• YOUR OBJECTIVE:
Which lines in the listing below contain the word "Capture"? Copy each one.

• RECORDED INFORMATION:
------

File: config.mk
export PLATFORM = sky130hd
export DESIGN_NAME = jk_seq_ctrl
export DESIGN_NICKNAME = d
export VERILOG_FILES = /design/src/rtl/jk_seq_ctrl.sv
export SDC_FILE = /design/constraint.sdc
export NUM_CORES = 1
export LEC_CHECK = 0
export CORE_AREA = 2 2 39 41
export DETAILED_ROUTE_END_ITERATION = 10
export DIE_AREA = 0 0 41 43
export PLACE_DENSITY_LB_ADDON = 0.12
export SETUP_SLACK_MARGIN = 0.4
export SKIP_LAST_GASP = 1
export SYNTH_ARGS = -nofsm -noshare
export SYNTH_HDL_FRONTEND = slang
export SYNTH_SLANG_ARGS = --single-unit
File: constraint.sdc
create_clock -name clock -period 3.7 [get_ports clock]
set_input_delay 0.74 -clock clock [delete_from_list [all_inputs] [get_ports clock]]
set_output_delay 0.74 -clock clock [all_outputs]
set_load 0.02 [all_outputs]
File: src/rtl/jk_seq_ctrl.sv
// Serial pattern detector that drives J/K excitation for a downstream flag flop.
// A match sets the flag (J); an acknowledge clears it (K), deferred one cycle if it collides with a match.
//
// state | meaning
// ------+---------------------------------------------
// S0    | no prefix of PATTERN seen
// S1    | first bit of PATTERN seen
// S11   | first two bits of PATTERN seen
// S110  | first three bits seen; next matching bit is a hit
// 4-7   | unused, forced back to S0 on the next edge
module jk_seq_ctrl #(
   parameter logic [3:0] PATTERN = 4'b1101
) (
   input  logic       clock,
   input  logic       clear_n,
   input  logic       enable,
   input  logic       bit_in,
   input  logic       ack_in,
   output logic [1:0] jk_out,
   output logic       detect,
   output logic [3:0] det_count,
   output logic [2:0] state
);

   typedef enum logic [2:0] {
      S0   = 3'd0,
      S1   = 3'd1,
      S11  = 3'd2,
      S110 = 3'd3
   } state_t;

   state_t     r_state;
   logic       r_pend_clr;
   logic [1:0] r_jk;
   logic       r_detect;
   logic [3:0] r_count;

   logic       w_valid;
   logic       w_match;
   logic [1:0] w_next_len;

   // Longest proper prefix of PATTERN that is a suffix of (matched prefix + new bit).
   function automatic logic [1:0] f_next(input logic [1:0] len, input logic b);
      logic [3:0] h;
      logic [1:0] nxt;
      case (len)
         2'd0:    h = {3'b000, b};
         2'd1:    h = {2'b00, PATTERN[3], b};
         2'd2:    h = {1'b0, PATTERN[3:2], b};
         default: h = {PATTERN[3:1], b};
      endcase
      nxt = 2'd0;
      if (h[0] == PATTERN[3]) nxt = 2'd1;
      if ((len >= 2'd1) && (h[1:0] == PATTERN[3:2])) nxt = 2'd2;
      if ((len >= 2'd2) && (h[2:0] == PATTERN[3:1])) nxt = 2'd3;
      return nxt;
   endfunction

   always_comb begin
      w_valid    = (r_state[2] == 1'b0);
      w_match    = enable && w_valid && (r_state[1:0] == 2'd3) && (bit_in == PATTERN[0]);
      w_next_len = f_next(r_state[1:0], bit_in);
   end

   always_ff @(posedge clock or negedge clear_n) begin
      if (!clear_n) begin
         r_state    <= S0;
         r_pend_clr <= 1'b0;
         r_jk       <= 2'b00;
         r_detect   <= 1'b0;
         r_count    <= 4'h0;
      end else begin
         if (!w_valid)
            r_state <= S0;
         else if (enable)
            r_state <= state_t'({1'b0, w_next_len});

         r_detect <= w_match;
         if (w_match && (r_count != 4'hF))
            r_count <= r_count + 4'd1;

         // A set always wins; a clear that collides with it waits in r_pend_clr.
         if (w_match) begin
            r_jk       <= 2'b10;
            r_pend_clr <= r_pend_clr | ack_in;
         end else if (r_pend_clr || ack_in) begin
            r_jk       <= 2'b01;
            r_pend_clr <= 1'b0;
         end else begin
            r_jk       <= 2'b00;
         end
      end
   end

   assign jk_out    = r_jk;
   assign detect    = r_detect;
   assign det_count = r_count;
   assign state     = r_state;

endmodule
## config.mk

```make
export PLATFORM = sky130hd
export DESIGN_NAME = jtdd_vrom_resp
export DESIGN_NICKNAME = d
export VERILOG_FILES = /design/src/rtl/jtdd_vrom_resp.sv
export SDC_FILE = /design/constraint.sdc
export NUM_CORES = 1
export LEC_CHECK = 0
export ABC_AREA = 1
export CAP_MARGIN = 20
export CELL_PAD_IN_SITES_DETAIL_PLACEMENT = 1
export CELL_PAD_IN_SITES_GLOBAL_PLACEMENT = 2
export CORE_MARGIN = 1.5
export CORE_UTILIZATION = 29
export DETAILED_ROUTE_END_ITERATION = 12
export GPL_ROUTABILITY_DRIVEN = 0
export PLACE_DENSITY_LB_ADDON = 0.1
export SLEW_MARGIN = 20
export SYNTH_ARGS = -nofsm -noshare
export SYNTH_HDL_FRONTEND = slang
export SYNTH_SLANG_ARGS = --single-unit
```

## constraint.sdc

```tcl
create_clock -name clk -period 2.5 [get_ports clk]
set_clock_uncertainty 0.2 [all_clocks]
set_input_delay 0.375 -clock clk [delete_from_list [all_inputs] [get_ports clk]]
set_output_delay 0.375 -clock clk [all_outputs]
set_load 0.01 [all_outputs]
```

------

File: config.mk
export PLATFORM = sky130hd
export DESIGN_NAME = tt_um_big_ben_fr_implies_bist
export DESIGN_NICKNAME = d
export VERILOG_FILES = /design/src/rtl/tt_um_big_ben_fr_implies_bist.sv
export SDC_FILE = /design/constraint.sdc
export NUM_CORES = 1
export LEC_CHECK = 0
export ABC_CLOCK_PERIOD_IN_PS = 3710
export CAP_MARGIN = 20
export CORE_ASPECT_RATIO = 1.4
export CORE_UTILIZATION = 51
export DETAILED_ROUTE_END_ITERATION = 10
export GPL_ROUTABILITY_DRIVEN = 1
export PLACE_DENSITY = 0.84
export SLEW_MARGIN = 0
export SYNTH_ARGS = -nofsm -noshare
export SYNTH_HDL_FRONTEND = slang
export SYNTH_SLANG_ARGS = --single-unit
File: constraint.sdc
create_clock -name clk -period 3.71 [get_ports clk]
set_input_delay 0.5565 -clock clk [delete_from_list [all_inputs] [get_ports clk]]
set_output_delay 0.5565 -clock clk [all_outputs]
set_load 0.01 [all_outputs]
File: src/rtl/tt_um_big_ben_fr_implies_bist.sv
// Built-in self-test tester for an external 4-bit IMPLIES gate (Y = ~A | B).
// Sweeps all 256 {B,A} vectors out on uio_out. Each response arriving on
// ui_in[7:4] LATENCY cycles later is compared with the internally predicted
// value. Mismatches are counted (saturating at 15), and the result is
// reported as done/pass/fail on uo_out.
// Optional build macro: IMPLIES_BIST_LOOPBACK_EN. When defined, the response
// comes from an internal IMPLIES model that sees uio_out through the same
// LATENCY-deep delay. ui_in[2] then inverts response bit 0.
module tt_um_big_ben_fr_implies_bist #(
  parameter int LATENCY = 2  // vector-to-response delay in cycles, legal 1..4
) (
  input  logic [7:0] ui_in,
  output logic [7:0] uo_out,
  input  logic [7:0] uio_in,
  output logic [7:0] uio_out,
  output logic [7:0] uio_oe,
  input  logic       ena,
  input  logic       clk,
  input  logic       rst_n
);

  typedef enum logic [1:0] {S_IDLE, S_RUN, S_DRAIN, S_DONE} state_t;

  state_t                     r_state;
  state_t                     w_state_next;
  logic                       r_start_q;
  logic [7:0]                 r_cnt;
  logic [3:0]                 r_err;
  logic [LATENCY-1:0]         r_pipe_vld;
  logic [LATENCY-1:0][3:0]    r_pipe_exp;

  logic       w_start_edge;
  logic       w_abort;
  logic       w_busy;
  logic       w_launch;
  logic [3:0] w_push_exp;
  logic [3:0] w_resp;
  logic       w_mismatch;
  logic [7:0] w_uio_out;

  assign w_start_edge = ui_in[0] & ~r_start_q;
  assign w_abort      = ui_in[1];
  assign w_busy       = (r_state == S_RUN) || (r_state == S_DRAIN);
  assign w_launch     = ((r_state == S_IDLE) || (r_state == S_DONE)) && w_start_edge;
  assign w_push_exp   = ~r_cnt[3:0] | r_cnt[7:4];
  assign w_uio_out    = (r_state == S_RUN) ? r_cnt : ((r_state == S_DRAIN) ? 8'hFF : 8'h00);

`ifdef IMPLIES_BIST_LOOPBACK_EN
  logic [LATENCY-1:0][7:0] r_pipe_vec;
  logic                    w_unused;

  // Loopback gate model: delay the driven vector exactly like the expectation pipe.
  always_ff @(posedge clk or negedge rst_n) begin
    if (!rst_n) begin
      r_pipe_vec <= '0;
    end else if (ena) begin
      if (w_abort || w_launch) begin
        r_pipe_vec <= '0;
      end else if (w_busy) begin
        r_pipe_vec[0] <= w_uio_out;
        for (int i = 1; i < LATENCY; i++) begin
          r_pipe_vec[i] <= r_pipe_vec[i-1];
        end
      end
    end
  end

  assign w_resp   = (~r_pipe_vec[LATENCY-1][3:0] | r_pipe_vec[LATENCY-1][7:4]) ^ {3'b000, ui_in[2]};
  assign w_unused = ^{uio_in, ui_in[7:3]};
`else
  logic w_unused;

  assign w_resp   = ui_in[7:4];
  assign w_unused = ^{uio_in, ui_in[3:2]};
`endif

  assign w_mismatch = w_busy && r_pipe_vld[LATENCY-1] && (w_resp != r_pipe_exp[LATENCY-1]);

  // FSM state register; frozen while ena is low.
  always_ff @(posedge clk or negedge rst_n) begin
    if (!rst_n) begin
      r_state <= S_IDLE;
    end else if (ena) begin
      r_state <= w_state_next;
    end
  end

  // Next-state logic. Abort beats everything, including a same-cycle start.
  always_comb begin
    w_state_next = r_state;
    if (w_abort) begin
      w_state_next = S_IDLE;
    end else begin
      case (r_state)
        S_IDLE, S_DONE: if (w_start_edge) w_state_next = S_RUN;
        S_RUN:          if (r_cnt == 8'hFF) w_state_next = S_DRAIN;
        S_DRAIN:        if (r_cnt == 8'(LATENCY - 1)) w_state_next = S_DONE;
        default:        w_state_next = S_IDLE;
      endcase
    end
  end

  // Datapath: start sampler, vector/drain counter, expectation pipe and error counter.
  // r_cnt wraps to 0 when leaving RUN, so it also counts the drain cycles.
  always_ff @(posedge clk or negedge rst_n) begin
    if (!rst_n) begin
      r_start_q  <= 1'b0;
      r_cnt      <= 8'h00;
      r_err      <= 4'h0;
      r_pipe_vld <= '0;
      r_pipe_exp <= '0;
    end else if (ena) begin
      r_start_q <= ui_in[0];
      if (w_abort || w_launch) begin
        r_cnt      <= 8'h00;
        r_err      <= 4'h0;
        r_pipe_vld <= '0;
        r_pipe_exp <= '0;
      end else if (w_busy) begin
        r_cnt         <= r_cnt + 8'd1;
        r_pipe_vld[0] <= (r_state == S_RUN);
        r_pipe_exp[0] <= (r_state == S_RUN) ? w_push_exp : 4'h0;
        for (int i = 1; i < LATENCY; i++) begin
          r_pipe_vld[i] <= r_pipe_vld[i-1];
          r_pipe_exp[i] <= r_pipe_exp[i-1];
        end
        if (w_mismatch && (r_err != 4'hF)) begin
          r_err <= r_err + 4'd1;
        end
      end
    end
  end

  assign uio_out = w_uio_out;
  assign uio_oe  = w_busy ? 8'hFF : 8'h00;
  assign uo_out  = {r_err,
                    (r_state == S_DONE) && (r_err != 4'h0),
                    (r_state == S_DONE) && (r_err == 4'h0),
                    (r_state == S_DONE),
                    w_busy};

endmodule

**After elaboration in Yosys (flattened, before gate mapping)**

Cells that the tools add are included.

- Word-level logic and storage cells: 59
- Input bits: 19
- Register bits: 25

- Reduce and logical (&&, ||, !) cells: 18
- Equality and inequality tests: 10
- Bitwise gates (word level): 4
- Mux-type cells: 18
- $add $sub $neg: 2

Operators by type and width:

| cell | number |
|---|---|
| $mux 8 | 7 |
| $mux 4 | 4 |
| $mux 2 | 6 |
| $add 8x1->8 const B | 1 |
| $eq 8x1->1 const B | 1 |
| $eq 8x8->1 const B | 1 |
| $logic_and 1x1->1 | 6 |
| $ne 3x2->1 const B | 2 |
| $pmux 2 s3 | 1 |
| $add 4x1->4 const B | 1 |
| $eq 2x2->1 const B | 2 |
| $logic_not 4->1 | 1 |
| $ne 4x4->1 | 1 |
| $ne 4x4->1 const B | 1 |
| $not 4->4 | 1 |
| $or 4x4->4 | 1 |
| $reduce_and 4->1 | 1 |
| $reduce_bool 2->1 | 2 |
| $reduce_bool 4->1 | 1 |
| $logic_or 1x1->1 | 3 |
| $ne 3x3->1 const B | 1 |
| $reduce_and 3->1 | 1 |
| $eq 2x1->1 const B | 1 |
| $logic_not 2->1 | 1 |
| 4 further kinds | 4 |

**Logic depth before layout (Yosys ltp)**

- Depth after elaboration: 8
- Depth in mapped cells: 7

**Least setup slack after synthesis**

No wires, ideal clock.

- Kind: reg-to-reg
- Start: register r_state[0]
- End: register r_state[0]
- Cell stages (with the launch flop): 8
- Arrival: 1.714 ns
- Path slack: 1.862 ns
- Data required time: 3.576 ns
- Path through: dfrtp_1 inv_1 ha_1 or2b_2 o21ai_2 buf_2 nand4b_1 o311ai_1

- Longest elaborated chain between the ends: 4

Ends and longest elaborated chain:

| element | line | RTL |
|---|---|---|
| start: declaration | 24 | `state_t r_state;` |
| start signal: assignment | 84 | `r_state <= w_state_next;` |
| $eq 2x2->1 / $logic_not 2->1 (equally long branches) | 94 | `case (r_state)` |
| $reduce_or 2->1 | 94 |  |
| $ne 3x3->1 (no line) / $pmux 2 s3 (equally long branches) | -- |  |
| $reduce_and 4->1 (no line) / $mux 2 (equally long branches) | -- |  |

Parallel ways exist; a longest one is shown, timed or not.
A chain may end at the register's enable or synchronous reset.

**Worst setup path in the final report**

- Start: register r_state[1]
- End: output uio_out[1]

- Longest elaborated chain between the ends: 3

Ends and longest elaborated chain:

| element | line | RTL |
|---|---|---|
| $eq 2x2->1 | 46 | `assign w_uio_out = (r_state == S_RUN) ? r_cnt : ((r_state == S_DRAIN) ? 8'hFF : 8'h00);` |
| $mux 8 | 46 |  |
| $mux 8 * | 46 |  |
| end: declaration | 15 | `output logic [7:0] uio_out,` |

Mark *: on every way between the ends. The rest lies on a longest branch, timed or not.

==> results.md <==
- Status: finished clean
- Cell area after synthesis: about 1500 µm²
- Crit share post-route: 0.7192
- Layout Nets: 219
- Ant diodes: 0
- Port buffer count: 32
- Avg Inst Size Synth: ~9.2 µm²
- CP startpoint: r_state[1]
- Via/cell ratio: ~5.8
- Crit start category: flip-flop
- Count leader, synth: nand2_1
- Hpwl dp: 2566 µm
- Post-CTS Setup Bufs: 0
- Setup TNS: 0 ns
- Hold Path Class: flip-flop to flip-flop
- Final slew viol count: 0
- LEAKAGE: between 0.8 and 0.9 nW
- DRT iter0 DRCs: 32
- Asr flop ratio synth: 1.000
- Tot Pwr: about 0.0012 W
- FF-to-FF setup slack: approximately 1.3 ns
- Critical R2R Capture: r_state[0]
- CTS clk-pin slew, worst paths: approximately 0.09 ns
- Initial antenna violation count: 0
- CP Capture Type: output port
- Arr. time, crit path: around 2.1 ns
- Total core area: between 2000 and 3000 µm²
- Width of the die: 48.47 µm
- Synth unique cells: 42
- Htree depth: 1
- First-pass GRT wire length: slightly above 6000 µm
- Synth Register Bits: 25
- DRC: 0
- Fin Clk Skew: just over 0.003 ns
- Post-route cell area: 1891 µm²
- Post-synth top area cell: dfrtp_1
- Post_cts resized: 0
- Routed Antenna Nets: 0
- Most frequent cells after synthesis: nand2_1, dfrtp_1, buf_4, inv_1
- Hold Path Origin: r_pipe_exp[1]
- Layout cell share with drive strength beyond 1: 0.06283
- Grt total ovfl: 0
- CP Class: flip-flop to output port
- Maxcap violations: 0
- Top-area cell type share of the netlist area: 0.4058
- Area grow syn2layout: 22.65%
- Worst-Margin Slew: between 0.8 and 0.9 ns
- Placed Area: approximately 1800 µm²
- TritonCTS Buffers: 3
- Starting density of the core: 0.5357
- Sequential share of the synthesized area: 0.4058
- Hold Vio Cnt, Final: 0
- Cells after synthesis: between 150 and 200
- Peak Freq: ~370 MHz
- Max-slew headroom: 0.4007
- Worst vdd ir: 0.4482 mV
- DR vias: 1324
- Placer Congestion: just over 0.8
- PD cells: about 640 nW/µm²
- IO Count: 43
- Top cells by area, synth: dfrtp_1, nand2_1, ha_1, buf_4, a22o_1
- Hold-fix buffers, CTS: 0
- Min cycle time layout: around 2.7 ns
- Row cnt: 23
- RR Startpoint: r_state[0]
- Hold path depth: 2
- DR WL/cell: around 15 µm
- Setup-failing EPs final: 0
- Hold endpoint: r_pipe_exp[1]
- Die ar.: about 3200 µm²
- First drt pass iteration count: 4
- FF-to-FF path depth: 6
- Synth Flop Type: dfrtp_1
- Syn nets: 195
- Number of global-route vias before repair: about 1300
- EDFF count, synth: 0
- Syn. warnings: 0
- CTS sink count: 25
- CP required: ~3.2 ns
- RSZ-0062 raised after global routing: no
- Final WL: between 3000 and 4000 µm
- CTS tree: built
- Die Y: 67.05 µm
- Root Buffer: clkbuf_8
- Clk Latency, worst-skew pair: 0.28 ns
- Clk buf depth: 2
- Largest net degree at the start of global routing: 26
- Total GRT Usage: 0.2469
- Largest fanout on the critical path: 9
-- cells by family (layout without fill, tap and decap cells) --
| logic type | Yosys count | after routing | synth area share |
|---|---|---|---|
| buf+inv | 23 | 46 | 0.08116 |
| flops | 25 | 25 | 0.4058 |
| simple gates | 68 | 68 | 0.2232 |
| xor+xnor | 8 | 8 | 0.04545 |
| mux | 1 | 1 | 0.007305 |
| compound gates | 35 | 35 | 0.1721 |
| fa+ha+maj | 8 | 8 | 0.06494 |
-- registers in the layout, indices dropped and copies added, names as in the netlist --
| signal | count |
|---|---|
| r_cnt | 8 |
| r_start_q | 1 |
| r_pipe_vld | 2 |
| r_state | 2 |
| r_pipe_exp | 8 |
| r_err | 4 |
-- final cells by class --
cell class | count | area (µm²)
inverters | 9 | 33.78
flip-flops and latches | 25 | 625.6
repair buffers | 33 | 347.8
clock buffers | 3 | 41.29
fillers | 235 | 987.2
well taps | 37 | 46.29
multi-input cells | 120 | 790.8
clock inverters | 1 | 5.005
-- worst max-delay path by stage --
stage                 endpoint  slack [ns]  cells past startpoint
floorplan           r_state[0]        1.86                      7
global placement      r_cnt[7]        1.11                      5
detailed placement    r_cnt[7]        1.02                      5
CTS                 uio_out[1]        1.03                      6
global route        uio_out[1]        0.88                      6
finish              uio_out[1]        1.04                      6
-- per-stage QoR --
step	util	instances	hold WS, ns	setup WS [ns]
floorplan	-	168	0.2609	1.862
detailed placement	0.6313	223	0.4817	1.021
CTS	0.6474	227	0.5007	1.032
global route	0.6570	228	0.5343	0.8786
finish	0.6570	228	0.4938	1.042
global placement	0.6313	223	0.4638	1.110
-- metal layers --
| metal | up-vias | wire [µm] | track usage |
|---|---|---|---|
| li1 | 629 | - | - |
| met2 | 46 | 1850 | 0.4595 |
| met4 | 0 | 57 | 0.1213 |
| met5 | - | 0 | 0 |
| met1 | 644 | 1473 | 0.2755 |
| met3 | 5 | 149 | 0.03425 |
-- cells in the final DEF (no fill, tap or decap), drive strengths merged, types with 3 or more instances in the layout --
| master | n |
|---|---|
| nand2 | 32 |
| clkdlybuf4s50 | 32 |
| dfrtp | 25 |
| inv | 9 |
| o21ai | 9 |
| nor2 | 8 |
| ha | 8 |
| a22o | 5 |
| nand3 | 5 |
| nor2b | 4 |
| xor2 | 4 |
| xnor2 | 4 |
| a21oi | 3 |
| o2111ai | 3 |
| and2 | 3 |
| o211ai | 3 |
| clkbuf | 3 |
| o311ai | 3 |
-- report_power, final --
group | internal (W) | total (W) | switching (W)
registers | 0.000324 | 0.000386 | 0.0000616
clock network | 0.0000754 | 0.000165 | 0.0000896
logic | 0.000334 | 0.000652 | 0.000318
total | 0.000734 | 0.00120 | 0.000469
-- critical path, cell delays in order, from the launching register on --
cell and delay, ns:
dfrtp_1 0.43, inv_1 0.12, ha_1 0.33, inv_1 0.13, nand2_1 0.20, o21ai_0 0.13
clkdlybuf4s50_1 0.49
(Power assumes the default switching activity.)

------

• ANSWER TO THIS TASK:
- Critical R2R Capture: r_state[0]
- CP Capture Type: output port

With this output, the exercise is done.